Here are the two photos which were photo shopped together. As you can see, the Palisades image was flipped so that the light would be coming from the right direction.

That wonderful box of tapestry yarn was great to look at but quite a bear to wind into balls. The yarn is snarled and broken in many places, almost like it had been attacked by mice. It has been a horrible chore trying to wind it, and I’ve got 4 more skeins to go. I’d rather be weaving….

>Hoarding

>Various thoughts are coming together here to make me evaluate both my commitment to using up my stash and my incredible excitement (and sense of conquest) at purchasing a large quantity of discontinued yarn from Weaving Southwest.

Whenever I go searching through my closets and bins for yarn for projects, I’m thrilled with what I find in my stash. It’s like going into a yarn store! The yarns I’m not searching for inspire so many creative ideas that I end up thoroughly distracted, sometimes aborting the idea that sent me searching in the first place. I have a treasure trove of beautiful materials, and I know I’m not the only one.

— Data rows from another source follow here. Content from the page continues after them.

<file path="config.mk">
export PLATFORM = sky130hd
export DESIGN_NAME = ssb_top
export DESIGN_NICKNAME = d
export VERILOG_FILES = /design/src/inc/ssb_pkg.sv /design/src/design/ssb_cond.sv /design/src/design/ssb_regs.sv /design/src/design/ssb_top.sv
export SDC_FILE = /design/constraint.sdc
export NUM_CORES = 1
export LEC_CHECK = 0
export ABC_AREA = 1
export BUFFER_PORTS_ARGS = -buffer_cell sky130_fd_sc_hd__buf_2
export CORE_MARGIN = 2
export CORE_UTILIZATION = 45
export DETAILED_ROUTE_END_ITERATION = 16
export PLACE_DENSITY = 0.75
export REMOVE_ABC_BUFFERS = 1
export SYNTH_ARGS = -nofsm -noshare
export SYNTH_HDL_FRONTEND = slang
export SYNTH_SLANG_ARGS = --single-unit
</file>
<file path="constraint.sdc">
create_clock -name ref_clk -period 4.2 [get_ports ref_clk]
set_input_delay 0.84 -clock ref_clk [delete_from_list [all_inputs] [get_ports ref_clk]]
set_output_delay 0.84 -clock ref_clk [all_outputs]
set_load 0.05 [all_outputs]
</file>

Many years ago I heard Daryl Lancaster give advice not to feel guilty when we impulsively buy a beautiful yarn, but to promise ourselves to ‘design from our stash’ in the future to ensure that those impulsive purchases get used. I’ve lived by this advice for decades. The down side of it is that is has allowed me add to my stash far faster than I can weave, knit, or spin. I’m not going to ‘fess up to how many of spare bedrooms’ closets are packed completely with my stash, not to mention the storage areas I’ve managed to squeeze into the basement. I’ve taken a sober inventory, and I realize I need to slow down. I thought a year of using the beautiful fibers and yarns I already own would be totally joyful anyway, not at all a burden.

In my current tapestry of Rob I am using only yarns that I can find in my stash or that my teacher Soyoo supplies. The combination of yarns I’m using on Rob’s piece quite surprise me, as I would never have blended such hard yarns with such delicate ones in one weft bundle. I’m sure I’ll pay the price for that when I release the tension on the loom, but I do want to begin to learn how to work with different qualities of yarn and be successful at it.

Meanwhile, during the past couple of weeks at Soyoo’s studio, she has been talking about designing and building a new house on land she has in Korea. She is quite knowledgeable about Feng Shui, and she also knows a man who advises people on Feng Shui. It’s his opinion that most Americans live way beyond their means, and he doesn’t mean just monetarily. He believes we are a culture of people who hoard everything from paper towels to cars, to big houses filled with too much of everything. We become slaves to our hoarding and it drains our energy that should be used on better things. We have so much space which could be used so beautifully, and yet we fill it up with too many things like mega rolls of toilet paper, cans and bottles of soda and water, endless food… We buy so many supplies for the endeavors we love (in my case knitting, weaving, spinning) that a lot of creativity and joy gets killed under the weight of our possessions.

I know I’m pleasantly surprised that with Soyoo’s help I can create the colors I need in the tapestry of Rob when I actually don’t have the color. So why do I have to have every color? It’s better anyway to create a color from a blend of others than to grab just the right color to start with, as we’ve all learned at some point in weaving.

I want to cut back on having things in order to have more freedom to express myself, instead of always trying to manage my stash, always looking for more storage, a better system to organize things. If I had less stuff I wouldn’t be burdened with managing it.

Meanwhile, I really did need that yarn I bought yesterday! It’s going to feel like Christmas morning when I open it, and there in lies my dilemma!